Playboy Model Katie May Dies at Age 34...

*Playboy Model Katie May Dies at Age 34 After Suffering Stroke: Report*
_February 5, 2016 - Playboy model Katie May passed away on Thursday, February 4, after suffering a serious stroke on Monday, February 1, according to TMZ. She was 34. According to the site, May, known as the “Queen of Snapchat,” was taken off life support on Thursday and died surrounded by her family and friends._


> May’s family set up a GoFundMe page on Thursday to raise funds to support her 7-year-old daughter, Mia.  “Anyone who was lucky enough to know Katie May was truly blessed by her incredible heart, mind and soul,” the donation page reads. “She was an inspiration and a guiding light to so many people in this world. Please help us by donating money to support her daughter and best friend Mia. We want to raise as much money for Mia’s living trust as possible to ensure she will always be taken care of. Mia was Katie’s whole life, so please help Katie, Mia and us by donating money to Mia.”
> 
> 
> 
> ...



See also:

*Apollo 14 astronaut Edgar Mitchell, 85, dies in West Palm Beach*
_Friday, Feb. 5, 2016 | Astronaut Edgar D. Mitchell, who was part of the Apollo 14 space crew that flew to the moon in 1971, died late Thursday in West Palm Beach, according to his family._


> Mitchell, 85, lived in suburban Lake Worth and died at a local hospice at about 10 p.m.
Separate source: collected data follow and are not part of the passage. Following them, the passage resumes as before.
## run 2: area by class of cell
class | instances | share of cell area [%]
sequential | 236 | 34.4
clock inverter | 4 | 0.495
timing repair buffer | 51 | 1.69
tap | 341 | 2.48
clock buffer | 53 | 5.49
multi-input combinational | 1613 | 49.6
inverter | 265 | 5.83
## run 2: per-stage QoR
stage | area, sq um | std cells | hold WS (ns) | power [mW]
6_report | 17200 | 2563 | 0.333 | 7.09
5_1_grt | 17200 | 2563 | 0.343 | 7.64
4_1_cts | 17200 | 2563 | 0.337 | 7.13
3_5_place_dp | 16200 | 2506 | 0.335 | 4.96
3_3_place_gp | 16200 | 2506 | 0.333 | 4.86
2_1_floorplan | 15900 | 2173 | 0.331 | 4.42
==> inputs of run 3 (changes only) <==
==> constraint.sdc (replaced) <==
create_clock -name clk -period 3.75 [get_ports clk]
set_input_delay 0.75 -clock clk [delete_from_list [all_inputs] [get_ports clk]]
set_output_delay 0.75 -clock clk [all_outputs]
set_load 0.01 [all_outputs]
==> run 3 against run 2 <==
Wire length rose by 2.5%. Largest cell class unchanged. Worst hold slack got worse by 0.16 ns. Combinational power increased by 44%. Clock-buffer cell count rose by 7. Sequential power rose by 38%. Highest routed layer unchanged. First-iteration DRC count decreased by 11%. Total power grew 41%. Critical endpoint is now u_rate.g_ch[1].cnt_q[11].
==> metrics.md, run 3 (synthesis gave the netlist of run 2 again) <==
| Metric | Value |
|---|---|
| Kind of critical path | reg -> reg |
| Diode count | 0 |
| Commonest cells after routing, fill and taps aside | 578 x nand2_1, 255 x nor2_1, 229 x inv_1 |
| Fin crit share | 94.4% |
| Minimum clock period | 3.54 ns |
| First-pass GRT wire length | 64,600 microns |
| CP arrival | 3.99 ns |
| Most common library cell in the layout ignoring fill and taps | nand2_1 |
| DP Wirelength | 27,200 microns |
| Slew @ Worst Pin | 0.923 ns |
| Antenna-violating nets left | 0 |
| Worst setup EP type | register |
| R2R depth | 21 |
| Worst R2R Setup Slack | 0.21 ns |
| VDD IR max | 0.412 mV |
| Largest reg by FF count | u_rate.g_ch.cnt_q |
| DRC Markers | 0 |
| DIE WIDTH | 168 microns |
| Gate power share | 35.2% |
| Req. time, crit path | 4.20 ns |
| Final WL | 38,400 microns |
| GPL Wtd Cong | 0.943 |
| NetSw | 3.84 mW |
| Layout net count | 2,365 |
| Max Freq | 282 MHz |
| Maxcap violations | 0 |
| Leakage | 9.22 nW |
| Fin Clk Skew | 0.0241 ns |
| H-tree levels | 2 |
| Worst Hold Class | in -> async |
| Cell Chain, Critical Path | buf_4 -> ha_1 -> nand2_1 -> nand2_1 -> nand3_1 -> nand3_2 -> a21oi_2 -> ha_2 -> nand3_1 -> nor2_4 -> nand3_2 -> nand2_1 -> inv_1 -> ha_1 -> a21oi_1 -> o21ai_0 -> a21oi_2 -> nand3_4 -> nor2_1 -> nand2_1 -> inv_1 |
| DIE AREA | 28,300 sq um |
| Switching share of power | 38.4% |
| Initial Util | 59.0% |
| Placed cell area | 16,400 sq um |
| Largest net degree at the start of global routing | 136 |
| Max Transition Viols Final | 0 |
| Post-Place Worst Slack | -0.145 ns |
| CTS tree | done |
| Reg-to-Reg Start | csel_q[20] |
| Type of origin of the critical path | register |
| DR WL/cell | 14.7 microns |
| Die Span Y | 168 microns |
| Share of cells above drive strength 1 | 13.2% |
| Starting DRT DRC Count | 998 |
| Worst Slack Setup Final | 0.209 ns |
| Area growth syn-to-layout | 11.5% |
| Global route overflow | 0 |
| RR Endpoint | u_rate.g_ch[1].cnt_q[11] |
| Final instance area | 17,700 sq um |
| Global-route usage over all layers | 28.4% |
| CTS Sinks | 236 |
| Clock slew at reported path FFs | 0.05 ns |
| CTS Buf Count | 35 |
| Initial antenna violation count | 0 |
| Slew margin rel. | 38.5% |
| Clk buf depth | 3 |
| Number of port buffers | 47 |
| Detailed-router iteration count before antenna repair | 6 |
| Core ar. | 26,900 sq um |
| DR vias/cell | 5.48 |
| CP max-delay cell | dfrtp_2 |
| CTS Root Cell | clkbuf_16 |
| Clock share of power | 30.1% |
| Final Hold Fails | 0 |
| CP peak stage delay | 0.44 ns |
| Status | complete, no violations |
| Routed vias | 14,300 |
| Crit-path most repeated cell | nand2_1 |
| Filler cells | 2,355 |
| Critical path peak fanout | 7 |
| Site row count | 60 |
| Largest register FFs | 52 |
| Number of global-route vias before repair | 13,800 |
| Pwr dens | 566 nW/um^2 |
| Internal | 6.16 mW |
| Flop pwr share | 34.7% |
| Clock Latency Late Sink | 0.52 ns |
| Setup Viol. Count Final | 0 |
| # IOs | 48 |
Thursday, his daughter, former West Palm Beach City Commissioner Kimberly Mitchell told The Palm Beach Post.  Mitchell’s ex-wife, Anita Mitchell, is a former Republican Party chairman for Palm Beach County and is currently Palm Beach County campaign chairman for former Florida governor and presidential candidate Jeb Bush.
> 
> 
> 
> ...


----------



## skye (Feb 5, 2016)

((( Edgar Mitchell )))   

RIP


----------



## Hugo Furst (Feb 15, 2016)

Vanity

Vanity, Former Prince Protégé & Leader of the Vanity 6, Dies at 57 | Billboard


----------



## skye (Feb 15, 2016)

She was no astronaut but by God may she rest in peace!


----------



## Kat (Feb 15, 2016)

How sad. Died from years of crack cocaine use.


----------



## Alex. (Feb 15, 2016)

"Matthews died from kidney failure, the result of years of crack cocaine abuse, _The Hollywood Reporter_ has confirmed. She died in a hospital in Fremont, Calif."

A cautionary tale.


----------



## Hugo Furst (Feb 15, 2016)

Alex. said:


> "Matthews died from kidney failure, the result of years of crack cocaine abuse, _The Hollywood Reporter_ has confirmed. She died in a hospital in Fremont, Calif."
> 
> A cautionary tale.




"After being diagnosed with the kidney condition sclerosis encapsulating peritonitis, she set up a crowdfunding campaign to help pay for her medical treatment but fell more than $43,000 short of her goal."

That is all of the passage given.